• Yields: 2 Cups
  • Preparation Time: NA
  • Cooking Time: 4-5 minutes

Health Benefits:

The fresh Coconut in the Chutney has mostly medium chain triglycerides/fats which is good for weight loss per some researchers. It is high in fiber and lauric acid and also acts to lower microorganisms.

Ingredients:

  • Coconut, grated-1 cup or big pieces (Many international grocery stores carry frozen grated coconut)
  • Dalia/Peanuts (ground nuts)-¼ cup

Spices:

  • Ginger-½ inch or ½ teaspoon
  • Green chilies, crushed/chopped-1/4-1 teaspoon (depending on the spicy hot taste desired)
  • Cilantro/Coriander-5 to 6 branches (optional- for those who like the chutney color to be light green) which also adds to the nutritional value
  • Neem leaves-5 to 6
  • Mustard seed-½ teaspoon
  • Cumin seed-½ teaspoon
  • Urad dal-½ teaspoon

Liquids:

  • Ghee (1 teaspoon)/Avocado oil 2 teaspoons
  • Water ½-1 cup based on the freshness of the coconut

Cooking Instructions:

  • Take freshly grated coconut in a chutney jar of a grinder.
  • Add dalia/peanuts, chilies (chopped), ginger, coriander leaves.

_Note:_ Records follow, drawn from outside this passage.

== north ==
## caesar_cipher
module caesar_cipher (
   input            clk
  ,input            rst_n
  ,input            ptxt_valid  
  ,input            mode  
  ,input            key_shift_dir_1  
  ,input            key_shift_dir_3  
  ,input      [4:0] key_shift_num_1  
  ,input      [4:0] key_shift_num_3  
  ,input      [7:0] ptxt_char
  ,output reg [7:0] ctxt_char
  ,output reg       err_invalid_key_shift_num
  ,output reg       err_invalid_ptxt_char
  ,output reg       ctx_ready
);
make LEC_CHECK=0 ABC_AREA=1 CAP_MARGIN=20 CORE_MARGIN=2 CORE_UTILIZATION=72 CTS_CLUSTER_DIAMETER=97 CTS_CLUSTER_SIZE=13 PLACE_DENSITY_LB_ADDON=0.14 SETUP_SLACK_MARGIN=0.2 SLEW_MARGIN=20 finish   # period 3.84 ns
run.sh (not shown) runs the stock make flow with config.mk's settings and CLKGATE_MAP_FILE=.
Flow for north halted at 3_5_place_dp, error code DPL-0038.
### north -> south
==> flow/config.mk <==
export PLATFORM = sky130hd
export DESIGN_NAME = caesar_cipher
export DESIGN_NICKNAME = caesar_cipher
export VERILOG_FILES = /design/flow/design.v
export SDC_FILE = /design/flow/constraint.sdc
export NUM_CORES = 4
export LEC_CHECK = 0
export CAP_MARGIN = 20
export CORE_MARGIN = 2
export CORE_UTILIZATION = 9
export SLEW_MARGIN = 20
==> flow/constraint.sdc <==
create_clock -name core_clock -period 15.6 [get_ports {clk}]
set_input_delay 3.1200 -clock core_clock [delete_from_list [all_inputs] [get_ports {clk}]]
set_output_delay 3.1200 -clock core_clock [all_outputs]
set_load 0.01 [all_outputs]
Results
- The final layout from south, which completed every stage, passed the timing, design-rule and antenna checks at the end of the flow.
- Looking at instance tally after logic synthesis, south sits 8.0% below north.
- The total standard cell area after synthesis number comes out lower for north vs south.
- south vs north — area of the die climbed by more than 100%
diff inputs: south => east
-- flow/config.mk --
<<< south, line 9
export CORE_MARGIN = 2
export CORE_UTILIZATION = 9
export SLEW_MARGIN = 20
>>> east, line 9
export CORE_MARGIN = 2
export CORE_UTILIZATION = 66
export CTS_CLUSTER_SIZE = 100
export PLACE_DENSITY = 0.39
export SLEW_MARGIN = 20
==> flow/constraint.sdc <==
create_clock -name core_clock -period 13.2 [get_ports {clk}]
set_input_delay 2.6400 -clock core_clock [delete_from_list [all_inputs] [get_ports {clk}]]
set_output_delay 2.6400 -clock core_clock [all_outputs]
set_load 0.01 [all_outputs]
[summary]
On core utilization, the lower figure sits with south, not east. Sort south and east by worst hold slack across all endpoints asc -> top: east. Summary of east over south: met3 routing resource usage after global routing saw an increase; logic depth of the worst setup path including buffers fell by 2. Going from south to east, area of the multi-input gates now larger. Of east and south, it is east that has the higher routed wire length on met3.
Edits applied to the flow inputs when going from east to west:
-- flow/config.mk --
<<< east, line 9
export CORE_MARGIN = 2
export CORE_UTILIZATION = 66
export CTS_CLUSTER_SIZE = 100
export PLACE_DENSITY = 0.39
export SLEW_MARGIN = 20
>>> west, line 9
export CORE_MARGIN = 2
export CORE_UTILIZATION = 40
export SLEW_MARGIN = 20
==> flow/constraint.sdc <==
create_clock -name core_clock -period 14.0 [get_ports {clk}]
set_input_delay 2.8000 -clock core_clock [delete_from_list [all_inputs] [get_ports {clk}]]
set_output_delay 2.8000 -clock core_clock [all_outputs]
set_load 0.01 [all_outputs]
### Flow results
- All of east and west finish clean.
- Fraction of area in multi-input gates in west vs east: down 1.0 points
- Largest driver fanout on the critical path: west < east
- east and west ended up with roughly the same post-layout instance area.
- Number of vias per cell after detailed routing in west is 10% lower than in east
Input-level comparison between middle and west:
-- flow/config.mk --
<<< west, line 9
export CORE_MARGIN = 2
export CORE_UTILIZATION = 40
export SLEW_MARGIN = 20
>>> middle, line 9
export CORE_MARGIN = 2
export CORE_UTILIZATION = 23
export MIN_ROUTING_LAYER = met2
export SLEW_MARGIN = 0
## What came out
- Going from west to middle, width of the chip saw an increase; final-layout worst hold slack saw an increase.
- middle ends up with a worst setup slack that is 0.25 ns lower than in west.
- [middle vs west] setup slack at placement: lower in middle
- middle ended up with more standard cells than west.
- When middle is set beside west, its final antenna diode count turns out to be 10 larger.
- On middle: relative area change from synthesis to final layout is 3.7 points higher than what west gave.
- middle ended up with met3 as its layer carrying the most global-route usage; west ended up with met2.
- Measured against each other, west and middle differ in critical path depth, the lower figure coming from west.
- Status: sequential share of layout area parity (middle, west)

---

## run A
caesar_cipher again, from the RTL that the note above started with.
export LEC_CHECK = 0
export ABC_AREA = 1
export CAP_MARGIN = 15
export CELL_PAD_IN_SITES_DETAIL_PLACEMENT = 0
export CELL_PAD_IN_SITES_GLOBAL_PLACEMENT = 0
export CORE_MARGIN = 2
export CORE_UTILIZATION = 65
export CTS_CLUSTER_DIAMETER = 51
export CTS_CLUSTER_SIZE = 77
export GPL_TIMING_DRIVEN = 1
export MIN_ROUTING_LAYER = met1
export PLACE_DENSITY_LB_ADDON = 0.01
export SLEW_MARGIN = 20
export TNS_END_PERCENT = 65
create_clock -name core_clock -period 10.7 [get_ports {clk}]
Run A completed end to end with timing, DRC and antenna clean.
Input-level comparison between run B and run A:
# run A
export LEC_CHECK = 0
export ABC_AREA = 1
export CAP_MARGIN = 15
export CELL_PAD_IN_SITES_DETAIL_PLACEMENT = 0
export CELL_PAD_IN_SITES_GLOBAL_PLACEMENT = 0
export CORE_MARGIN = 2
export CORE_UTILIZATION = 65
export CTS_CLUSTER_DIAMETER = 51
export CTS_CLUSTER_SIZE = 77
export GPL_TIMING_DRIVEN = 1
export MIN_ROUTING_LAYER = met1
export PLACE_DENSITY_LB_ADDON = 0.01
export SLEW_MARGIN = 20
export TNS_END_PERCENT = 65
create_clock -name core_clock -period 10.7 [get_ports {clk}]
# run B
export LEC_CHECK = 0
export CAP_MARGIN = 15
export CELL_PAD_IN_SITES_DETAIL_PLACEMENT = 0
export CELL_PAD_IN_SITES_GLOBAL_PLACEMENT = 0
export CORE_MARGIN = 2
export CORE_UTILIZATION = 57
export CTS_CLUSTER_DIAMETER = 389
export GPL_TIMING_DRIVEN = 1
export MIN_ROUTING_LAYER = met1
export PLACE_DENSITY_LB_ADDON = 0.1
export SLEW_MARGIN = 20
export TNS_END_PERCENT = 65
create_clock -name core_clock -period 10.7 [get_ports {clk}]
[summary]
The higher die height of run B and run A is in run B. Run B ended up with AND-OR/OR-AND gates as its main kind of combinational logic by area; run A ended up with simple AND/OR/NAND/NOR gates. A source of the critical timing path of key_shift_num_1[0] is what run A shows, while key_shift_num_3[0] belongs to run B. From run A to run B the numbers moved as follows: core utilization rose 7.3 points, worst setup slack moved down, chip area grew by about 27%, cell area climbed 42%. Run B: complete, dirty (setup timing). Fmax in run B is about 7% below run A.

---

## run 1
Starting RTL as in the previous note.
export LEC_CHECK = 0
export ABC_AREA = 1
export CAP_MARGIN = 20
export CORE_ASPECT_RATIO = 0.5
export CORE_MARGIN = 2
export CORE_UTILIZATION = 45
export CTS_CLUSTER_DIAMETER = 226
export CTS_CLUSTER_SIZE = 100
export GPL_ROUTABILITY_DRIVEN = 0
export PLACE_DENSITY_LB_ADDON = 0.08
export SLEW_MARGIN = 20
export TNS_END_PERCENT = 10
create_clock -name core_clock -period 14.0 [get_ports {clk}]
Run 1 reached the end of the flow, and the finished layout is clean on the timing, design-rule and antenna checks.
Setup changes, run 1 to run 2
- CELL_PAD_IN_SITES_GLOBAL_PLACEMENT newly set to 3
- CTS_CLUSTER_DIAMETER changed from 226 to 295
- CORE_ASPECT_RATIO removed (was 0.5)
Notes after the runs:
Run 2 did not finish; a tool error ended it in 3_1_place_gp_skip_io.
Diff run 1 -> run 2: adder and majority gate portion of the synthesized area held; synthesized cell count level.
Of run 2 and run 1, it is run 2 that has the lower chip width.
In terms of number of nets at floorplan, run 2 and run 1 differ only marginally.
Number of cells in the yosys synthesis report came out exactly the same in run 1 and run 2.
Going from run 1 to run 2, die area comparable; starting utilization of the core area has decreased.
Setup changes, run 2 to run 3
- TNS_END_PERCENT removed (was 10)
- CTS_CLUSTER_DIAMETER removed (was 295)
- CELL_PAD_IN_SITES_GLOBAL_PLACEMENT removed (was 3)
- CORE_UTILIZATION changed from 45 to 40
- ABC_AREA removed (was 1)
- CORE_MARGIN changed from 2 to 8
- CTS_CLUSTER_SIZE removed (was 100)
- MAX_ROUTING_LAYER newly set to met4
- PLACE_DENSITY_LB_ADDON changed from 0.08 to 0.1
- SLEW_MARGIN changed from 20 to 0
- GPL_ROUTABILITY_DRIVEN removed (was 0)
Findings:
- Run 3 | stages: all done | timing, DRC, antenna: all pass
- In run 3 relative to run 2, synthesized area had gone up by more than 10%.
- Run 3 against run 2: arithmetic-cell share of the synthesized area counting full adders, half adders and majority gates lost 1.8 points; effective utilization at floorplan lost 5.1 points.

Grind it finely.
  • Add enough water to be able to grind the mixture to a fine thick paste. Remove it to a bowl.
  • Add salt to taste.
  • For tempering, take oil/ghee in a small pan. Add mustard seeds. Let them crackle, then add cumin seeds and urad dal and then add curry leaves.
  • Stir it on a low flame until the urad dal gets golden brown.
  • Remove it from the stove and immediately pour the entire tempering on the ground coconut chutney in the bowl.
  • Mix them well.

Serve it with hot Dosa, Idli, Uttapam or other South Indian foods.

Add 1 tablespoon of chopped cilantro and daliya daal in a grinder. Grind to fine paste and add it to the salty chutney.